**Assigned task:** Return verbatim all lines from the first one in the records to the line with "localparam logic [CFG_IDX_W-1:0] CFG_RAY_END_Y", both ends kept.
[The records — start]
<file path="src/design/nrbh_pkg.sv">
package nrbh_pkg;

    // Q16.8 fixed point
    localparam int FRAC = 8;
    localparam int RW = 24;            // register and result width
    localparam int CW = 25;            // rectangle corner width after scaling
    localparam int DW = 27;            // coordinate difference / multiplier operand
    localparam int PW = 2 * DW;        // product width
    localparam int AW = PW + 2;        // cross-product accumulator width
    localparam int SQ_W = 50;          // sum of squares width
    localparam int SQRT_STEPS = SQ_W / 2;
    localparam int CNT_W = 6;

    localparam int IN_TDATA_W = 56;
    localparam int OUT_TDATA_W = 72;
    localparam int CFG_IDX_W = 3;

    localparam logic [CFG_IDX_W-1:0] CFG_RAY_START_X  = 3'd0;
    localparam logic [CFG_IDX_W-1:0] CFG_RAY_START_Y  = 3'd1;
    localparam logic [CFG_IDX_W-1:0] CFG_RAY_END_X    = 3'd2;
    localparam logic [CFG_IDX_W-1:0] CFG_RAY_END_Y    = 3'd3;
    localparam logic [CFG_IDX_W-1:0] CFG_MAX_DISTANCE = 3'd4;

    localparam logic [RW-1:0] MAX_DISTANCE_RESET = 24'd2560000;

    localparam logic [1:0] KIND_WALL   = 2'd1;
    localparam logic [1:0] KIND_TARGET = 2'd2;

    localparam logic [1:0] EDGE_TOP    = 2'd0;
    localparam logic [1:0] EDGE_LEFT   = 2'd1;
    localparam logic [1:0] EDGE_RIGHT  = 2'd2;
    localparam logic [1:0] EDGE_BOTTOM = 2'd3;

    typedef struct packed {
        logic signed [CW-1:0] l;
        logic signed [CW-1:0] t;
        logic signed [CW-1:0] r;
        logic signed [CW-1:0] b;
        logic                 active;
        logic                 target;
        logic                 last;
    } rect_item_t;

    typedef struct packed {
        logic signed [RW-1:0] start_x;
        logic signed [RW-1:0] start_y;
        logic signed [RW-1:0] end_x;
        logic signed [RW-1:0] end_y;
        logic [RW-1:0]        max_distance;
    } ray_cfg_t;

    typedef enum logic [3:0] {
        ST_IDLE,
        ST_MUL,
        ST_ACC,
        ST_CHECK,
        ST_DIV,
        ST_FIX,
        ST_SQX,
        ST_SQY,
        ST_SQSUM,
        ST_SQRT,
        ST_UPD,
        ST_NEXT,
        ST_DONE,
        ST_EMIT
    } back_state_t;

endpackage

</file>
<file path="src/design/nrbh_front.sv">
module nrbh_front (
    input  logic                               s_tvalid,
    output logic                               s_tready,
    input  logic [nrbh_pkg::IN_TDATA_W-1:0]    s_tdata,
    input  logic [1:0]                         s_tuser,
    input  logic                               s_tlast,
    output logic                               q_valid,
    input  logic                               q_ready,
    output nrbh_pkg::rect_item_t               q_item
);
    import nrbh_pkg::*;

    logic signed [15:0]   rect_left;
    logic signed [15:0]   rect_top;
    logic [11:0]          rect_width;
    logic [11:0]          rect_height;
    logic signed [CW-1:0] l_fx;
    logic signed [CW-1:0] t_fx;
    logic                 active;
    logic                 target;

    assign rect_left   = s_tdata[15:0];
    assign rect_top    = s_tdata[31:16];
    assign rect_width  = s_tdata[43:32];
    assign rect_height = s_tdata[55:44];

    assign l_fx = CW'(rect_left) <<< FRAC;
    assign t_fx = CW'(rect_top) <<< FRAC;

    always_comb
    begin
        unique case (s_tuser)
            KIND_WALL:
            begin
                active = 1'b1;
                target = 1'b0;
            end
            KIND_TARGET:
            begin
                active = 1'b1;
                target = 1'b1;
            end
            default:
            begin
                active = 1'b0;
                target = 1'b0;
            end
        endcase
    end

    always_comb
    begin
        q_item.l      = l_fx;
        q_item.t      = t_fx;
        q_item.r      = l_fx + signed'(CW'(rect_width) << FRAC);
        q_item.b      = t_fx + signed'(CW'(rect_height) << FRAC);
        q_item.active = active;
        q_item.target = target;
        q_item.last   = s_tlast;
    end

    assign q_valid  = s_tvalid;
    assign s_tready = q_ready;

endmodule

</file>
[The records — finish]
**Task response:**
<file path="src/design/nrbh_pkg.sv">
package nrbh_pkg;

    // Q16.8 fixed point
    localparam int FRAC = 8;
    localparam int RW = 24;            // register and result width
    localparam int CW = 25;            // rectangle corner width after scaling
    localparam int DW = 27;            // coordinate difference / multiplier operand
    localparam int PW = 2 * DW;        // product width
    localparam int AW = PW + 2;        // cross-product accumulator width
    localparam int SQ_W = 50;          // sum of squares width
    localparam int SQRT_STEPS = SQ_W / 2;
    localparam int CNT_W = 6;

    localparam int IN_TDATA_W = 56;
    localparam int OUT_TDATA_W = 72;
    localparam int CFG_IDX_W = 3;

    localparam logic [CFG_IDX_W-1:0] CFG_RAY_START_X  = 3'd0;
    localparam logic [CFG_IDX_W-1:0] CFG_RAY_START_Y  = 3'd1;
    localparam logic [CFG_IDX_W-1:0] CFG_RAY_END_X    = 3'd2;
    localparam logic [CFG_IDX_W-1:0] CFG_RAY_END_Y    = 3'd3;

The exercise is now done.